» Problem: Once the line containing "End | u_dp/rdata[29] |" is found in the records below, return it and each following line exactly, up to and including the line containing "SP type | flop |", and nothing else.

» Data extracts:
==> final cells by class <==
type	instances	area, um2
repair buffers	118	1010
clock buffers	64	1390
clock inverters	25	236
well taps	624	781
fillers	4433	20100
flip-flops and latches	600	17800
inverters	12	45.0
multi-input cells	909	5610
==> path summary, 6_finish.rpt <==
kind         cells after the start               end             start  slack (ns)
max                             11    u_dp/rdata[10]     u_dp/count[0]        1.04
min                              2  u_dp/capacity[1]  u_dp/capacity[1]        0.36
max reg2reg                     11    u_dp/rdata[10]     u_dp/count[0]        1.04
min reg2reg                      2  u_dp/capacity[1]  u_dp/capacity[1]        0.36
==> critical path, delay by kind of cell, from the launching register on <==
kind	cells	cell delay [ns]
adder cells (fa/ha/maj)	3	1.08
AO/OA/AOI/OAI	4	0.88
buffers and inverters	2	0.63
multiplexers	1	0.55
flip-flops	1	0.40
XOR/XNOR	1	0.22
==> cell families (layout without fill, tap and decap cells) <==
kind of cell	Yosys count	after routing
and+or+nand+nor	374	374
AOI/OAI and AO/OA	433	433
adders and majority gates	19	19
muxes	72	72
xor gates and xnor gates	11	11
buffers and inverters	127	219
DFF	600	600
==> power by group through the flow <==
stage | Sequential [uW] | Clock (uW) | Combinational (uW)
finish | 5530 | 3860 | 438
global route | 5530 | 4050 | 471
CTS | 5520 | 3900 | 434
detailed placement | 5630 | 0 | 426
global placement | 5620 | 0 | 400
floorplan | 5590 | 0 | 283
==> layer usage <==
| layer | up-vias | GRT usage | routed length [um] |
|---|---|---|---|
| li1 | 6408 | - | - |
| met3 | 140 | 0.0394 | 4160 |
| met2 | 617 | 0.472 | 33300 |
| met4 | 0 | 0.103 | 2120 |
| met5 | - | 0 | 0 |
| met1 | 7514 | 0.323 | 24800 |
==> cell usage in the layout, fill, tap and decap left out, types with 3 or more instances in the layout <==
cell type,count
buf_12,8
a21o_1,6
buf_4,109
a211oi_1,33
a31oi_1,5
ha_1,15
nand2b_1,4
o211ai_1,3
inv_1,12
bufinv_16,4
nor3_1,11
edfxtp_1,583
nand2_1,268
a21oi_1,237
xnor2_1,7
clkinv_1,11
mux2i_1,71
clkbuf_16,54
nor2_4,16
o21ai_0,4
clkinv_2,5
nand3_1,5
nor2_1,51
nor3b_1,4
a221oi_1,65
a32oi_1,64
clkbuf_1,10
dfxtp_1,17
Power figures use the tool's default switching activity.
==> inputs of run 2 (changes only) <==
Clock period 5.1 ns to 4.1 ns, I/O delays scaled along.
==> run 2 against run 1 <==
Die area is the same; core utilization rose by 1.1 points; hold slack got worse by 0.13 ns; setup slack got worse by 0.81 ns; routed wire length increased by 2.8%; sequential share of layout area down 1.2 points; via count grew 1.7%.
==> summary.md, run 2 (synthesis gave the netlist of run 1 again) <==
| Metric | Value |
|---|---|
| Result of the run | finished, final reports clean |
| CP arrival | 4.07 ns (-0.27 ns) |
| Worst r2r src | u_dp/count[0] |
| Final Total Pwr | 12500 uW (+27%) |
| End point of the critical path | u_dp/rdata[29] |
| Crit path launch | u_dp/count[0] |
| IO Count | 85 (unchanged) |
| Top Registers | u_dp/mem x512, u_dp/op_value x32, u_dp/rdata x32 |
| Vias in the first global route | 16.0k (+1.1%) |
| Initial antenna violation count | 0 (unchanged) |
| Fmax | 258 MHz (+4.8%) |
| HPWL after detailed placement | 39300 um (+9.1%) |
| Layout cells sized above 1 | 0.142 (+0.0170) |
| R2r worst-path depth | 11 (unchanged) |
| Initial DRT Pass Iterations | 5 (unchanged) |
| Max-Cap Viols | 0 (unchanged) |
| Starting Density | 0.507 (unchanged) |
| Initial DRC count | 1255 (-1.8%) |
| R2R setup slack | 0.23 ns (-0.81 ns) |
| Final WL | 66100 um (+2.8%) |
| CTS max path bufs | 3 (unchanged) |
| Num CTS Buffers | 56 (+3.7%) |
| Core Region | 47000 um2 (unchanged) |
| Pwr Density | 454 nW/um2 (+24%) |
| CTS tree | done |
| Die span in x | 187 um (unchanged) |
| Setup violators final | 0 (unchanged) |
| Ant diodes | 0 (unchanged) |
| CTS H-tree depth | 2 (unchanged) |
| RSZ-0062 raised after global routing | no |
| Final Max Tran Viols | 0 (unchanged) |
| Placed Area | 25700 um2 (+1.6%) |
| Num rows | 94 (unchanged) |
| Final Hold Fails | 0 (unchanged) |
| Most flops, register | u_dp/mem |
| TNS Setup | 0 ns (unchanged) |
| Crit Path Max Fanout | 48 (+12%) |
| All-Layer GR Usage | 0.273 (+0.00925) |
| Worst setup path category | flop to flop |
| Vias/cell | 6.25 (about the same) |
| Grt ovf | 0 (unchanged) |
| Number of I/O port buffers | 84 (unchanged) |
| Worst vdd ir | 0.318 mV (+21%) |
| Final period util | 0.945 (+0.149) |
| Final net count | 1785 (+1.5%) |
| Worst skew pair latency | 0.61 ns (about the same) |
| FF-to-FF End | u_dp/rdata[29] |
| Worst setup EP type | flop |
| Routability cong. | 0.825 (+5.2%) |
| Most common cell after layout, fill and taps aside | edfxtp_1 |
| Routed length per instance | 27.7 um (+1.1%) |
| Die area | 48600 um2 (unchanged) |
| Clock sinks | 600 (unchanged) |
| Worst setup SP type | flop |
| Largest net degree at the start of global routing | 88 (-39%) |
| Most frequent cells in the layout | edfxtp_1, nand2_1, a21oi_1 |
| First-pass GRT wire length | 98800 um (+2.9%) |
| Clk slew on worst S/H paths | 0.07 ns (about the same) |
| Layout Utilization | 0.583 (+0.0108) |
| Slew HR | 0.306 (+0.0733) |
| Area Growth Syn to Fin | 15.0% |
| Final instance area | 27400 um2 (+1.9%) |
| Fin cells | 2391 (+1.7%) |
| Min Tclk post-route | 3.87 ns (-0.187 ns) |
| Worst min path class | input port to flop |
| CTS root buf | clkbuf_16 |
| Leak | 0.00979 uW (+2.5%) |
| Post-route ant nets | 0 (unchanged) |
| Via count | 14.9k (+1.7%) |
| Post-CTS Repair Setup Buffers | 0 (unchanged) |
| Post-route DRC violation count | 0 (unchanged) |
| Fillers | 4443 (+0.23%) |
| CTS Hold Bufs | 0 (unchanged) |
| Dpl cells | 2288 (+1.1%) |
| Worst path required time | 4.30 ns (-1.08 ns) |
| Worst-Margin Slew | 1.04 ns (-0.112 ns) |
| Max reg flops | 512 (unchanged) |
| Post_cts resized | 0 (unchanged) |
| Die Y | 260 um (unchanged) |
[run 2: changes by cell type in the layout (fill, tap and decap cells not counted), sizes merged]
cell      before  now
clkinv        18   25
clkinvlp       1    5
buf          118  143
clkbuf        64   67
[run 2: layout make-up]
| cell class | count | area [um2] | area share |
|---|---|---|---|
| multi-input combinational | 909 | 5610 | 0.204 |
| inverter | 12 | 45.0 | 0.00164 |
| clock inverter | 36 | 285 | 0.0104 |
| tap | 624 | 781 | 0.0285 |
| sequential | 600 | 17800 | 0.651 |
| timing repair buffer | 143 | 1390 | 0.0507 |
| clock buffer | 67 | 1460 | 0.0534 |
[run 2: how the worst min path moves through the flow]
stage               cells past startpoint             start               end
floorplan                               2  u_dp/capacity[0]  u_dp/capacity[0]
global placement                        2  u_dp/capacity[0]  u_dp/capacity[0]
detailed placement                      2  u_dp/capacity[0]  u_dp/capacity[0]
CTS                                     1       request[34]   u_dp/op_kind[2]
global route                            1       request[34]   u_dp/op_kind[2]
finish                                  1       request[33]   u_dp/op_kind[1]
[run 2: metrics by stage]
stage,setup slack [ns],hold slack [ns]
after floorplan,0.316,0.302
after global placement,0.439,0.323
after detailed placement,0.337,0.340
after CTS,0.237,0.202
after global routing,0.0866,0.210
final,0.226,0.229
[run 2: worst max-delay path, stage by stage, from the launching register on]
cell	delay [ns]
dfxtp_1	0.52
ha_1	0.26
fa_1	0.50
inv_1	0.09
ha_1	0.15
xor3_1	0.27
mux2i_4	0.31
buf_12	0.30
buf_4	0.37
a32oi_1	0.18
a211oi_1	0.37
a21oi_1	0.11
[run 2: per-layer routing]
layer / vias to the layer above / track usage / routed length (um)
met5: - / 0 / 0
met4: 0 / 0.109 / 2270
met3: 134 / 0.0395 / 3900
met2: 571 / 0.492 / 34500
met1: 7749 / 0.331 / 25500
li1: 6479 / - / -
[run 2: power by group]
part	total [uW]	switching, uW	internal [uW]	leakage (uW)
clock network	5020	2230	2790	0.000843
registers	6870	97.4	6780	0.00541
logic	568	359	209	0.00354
==> config.mk <==
export PLATFORM = sky130hd
export DESIGN_NAME = circular_ordered_keyed_list_top
export DESIGN_NICKNAME = d
export VERILOG_FILES = /design/src/rtl/cokl_pkg.sv /design/src/rtl/circular_ordered_keyed_list_top.sv /design/src/rtl/cokl_ram.sv /design/src/rtl/cokl_datapath.sv /design/src/rtl/cokl_ctrl.sv
export SDC_FILE = /design/constraint.sdc
export NUM_CORES = 2
export LEC_CHECK = 0
export BUFFER_PORTS_ARGS = -buffer_cell sky130_fd_sc_hd__buf_2
export CAP_MARGIN = 25
export CORE_MARGIN = 8
export CORE_UTILIZATION = 30
export CTS_BUF_LIST = sky130_fd_sc_hd__clkbuf_16
export DETAILED_ROUTE_END_ITERATION = 8
export GPL_ROUTABILITY_DRIVEN = 0
export SYNTH_ARGS = -nofsm -noshare
export SYNTH_HDL_FRONTEND = slang
export SYNTH_SLANG_ARGS = --single-unit
export TNS_END_PERCENT = 20
==> constraint.sdc <==
create_clock -name clk -period 5.6 [get_ports clk]
set_input_delay 0.56 -clock clk [delete_from_list [all_inputs] [get_ports clk]]
set_output_delay 0.56 -clock clk [all_outputs]
set_load 0.02 [all_outputs]
==> src/rtl/cokl_pkg.sv <==
package cokl_pkg;

    // Sizing of the list store
    localparam int CAPACITY     = 64;
    localparam int ID_BITS      = 16;
    localparam int PAYLOAD_BITS = 32;

    localparam int ADDR_W  = (CAPACITY > 1) ? $clog2(CAPACITY) : 1;
    localparam int CNT_W   = $clog2(CAPACITY + 1);
    localparam int MEM_W   = ID_BITS + PAYLOAD_BITS;

    // Fixed port field widths
    localparam int CMD_W     = 3;
    localparam int KEY_W     = 16;
    localparam int PAY_W     = 32;
    localparam int POS_W     = 6;
    localparam int STAT_W    = 2;
    localparam int COUNT_W   = 7;
    localparam int S_DATA_W  = 56;
    localparam int M_DATA_W  = 56;

    // Width for index arithmetic and position compare
    localparam int CMP_W = (CNT_W + 1 > POS_W) ? CNT_W + 1 : POS_W;

    typedef enum logic [CMD_W-1:0] {
        CMD_APPEND = 3'd0,
        CMD_REMOVE = 3'd1,
        CMD_GET    = 3'd2,
        CMD_NEXT   = 3'd3,
        CMD_PREV   = 3'd4
    } cmd_t;

    typedef enum logic [STAT_W-1:0] {
        ST_OK        = 2'd0,
        ST_NOT_FOUND = 2'd1,
        ST_FULL      = 2'd2,
        ST_EMPTY     = 2'd3
    } status_t;

    // Read address source
    typedef enum logic [2:0] {
        RD_ZERO,
        RD_POS,
        RD_IDX1,
        RD_IDX2,
        RD_NBR
    } rd_sel_t;

    // Write address and data source
    typedef enum logic {
        WR_APPEND,
        WR_SHIFT
    } wr_sel_t;

    // Controller to datapath commands
    typedef struct packed {
        logic    capture;
        logic    rd_en;
        rd_sel_t rd_sel;
        logic    wr_en;
        wr_sel_t wr_sel;
        logic    idx_clr;
        logic    idx_inc;
        logic    len_inc;
        logic    len_dec;
        logic    out_load;
        status_t out_status;
        logic    out_use_data;
    } dp_ctrl_t;

    // Datapath to controller status
    typedef struct packed {
        cmd_t cmd;
        logic full;
        logic empty;
        logic pos_ok;
        logic match;
        logic last;
        logic shift_last;
        logic out_free;
    } dp_stat_t;

endpackage
$ cat config.mk
export PLATFORM = sky130hd
export DESIGN_NAME = midi_track_byte_parser
export DESIGN_NICKNAME = d
export VERILOG_FILES = /design/src/sv/mtbp_pkg.sv /design/src/sv/midi_track_byte_parser.sv
export SDC_FILE = /design/constraint.sdc
export NUM_CORES = 1
export LEC_CHECK = 0
export BUFFER_PORTS_ARGS = -buffer_cell sky130_fd_sc_hd__buf_2
export CORE_ASPECT_RATIO = 0.8
export CORE_MARGIN = 4
export CORE_UTILIZATION = 45
export CTS_CLUSTER_SIZE = 14
export DETAILED_ROUTE_END_ITERATION = 10
export GPL_ROUTABILITY_DRIVEN = 0
export PLACE_DENSITY_LB_ADDON = 0.3
export SYNTH_ARGS = -nofsm -noshare
export SYNTH_HDL_FRONTEND = slang
export SYNTH_SLANG_ARGS = --single-unit
$ cat constraint.sdc
create_clock -name clk -period 15.1 [get_ports clk]
set_input_delay 2.265 -clock clk [delete_from_list [all_inputs] [get_ports clk]]
set_output_delay 2.265 -clock clk [all_outputs]
set_load 0.1 [all_outputs]
--- src/rlsu_mem.sv ---
module rlsu_mem #(
  parameter int unsigned DEPTH      = 64,
  parameter int unsigned DATA_WIDTH = 32,
  localparam int unsigned AW        = $clog2(DEPTH)
) (
  input  logic                  clk_i,
  input  logic                  we_i,
  input  logic [AW-1:0]         waddr_i,
  input  logic [DATA_WIDTH-1:0] wdata_i,
  input  logic [AW-1:0]         raddr_i,
  output logic [DATA_WIDTH-1:0] rdata_o
);

  logic [DATA_WIDTH-1:0] mem [DEPTH];
  logic [DATA_WIDTH-1:0] rdata_q;

  always_ff @(posedge clk_i) begin
    if (we_i) begin
      mem[waddr_i] <= wdata_i;
    end
    rdata_q <= mem[raddr_i];
  end

  assign rdata_o = rdata_q;

endmodule

--- src/rlsu_ptr.sv ---
module rlsu_ptr #(
  parameter int unsigned DEPTH = 64,
  localparam int unsigned AW   = $clog2(DEPTH)
) (
  input  logic              clk_i,
  input  logic              rst_ni,
  input  rlsu_pkg::ptr_cmd_t cmd_i,
  input  logic [AW-1:0]     last_i,
  output logic [AW-1:0]     lo_o,
  output logic [AW-1:0]     hi_o,
  output logic              more_o
);

  logic [AW-1:0] lo_q, lo_d;
  logic [AW-1:0] hi_q, hi_d;

  always_comb begin
    lo_d = lo_q;
    hi_d = hi_q;
    if (cmd_i.load) begin
      lo_d = '0;
      hi_d = last_i;
    end else if (cmd_i.step) begin
      lo_d = lo_q + AW'(1);
      hi_d = hi_q - AW'(1);
    end
  end

  always_ff @(posedge clk_i or negedge rst_ni) begin
    if (!rst_ni) begin
      lo_q <= '0;
      hi_q <= '0;
    end else begin
      lo_q <= lo_d;
      hi_q <= hi_d;
    end
  end

  // Another swap follows the current one when lo + 1 < hi - 1.
  assign more_o = ({1'b0, lo_q} + (AW + 1)'(2)) < {1'b0, hi_q};
  assign lo_o   = lo_q;
  assign hi_o   = hi_q;

endmodule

» Expected output:
| FF-to-FF End | u_dp/rdata[29] |
| Worst setup EP type | flop |
| Routability cong. | 0.825 (+5.2%) |
| Most common cell after layout, fill and taps aside | edfxtp_1 |
| Routed length per instance | 27.7 um (+1.1%) |
| Die area | 48600 um2 (unchanged) |
| Clock sinks | 600 (unchanged) |
| Worst setup SP type | flop |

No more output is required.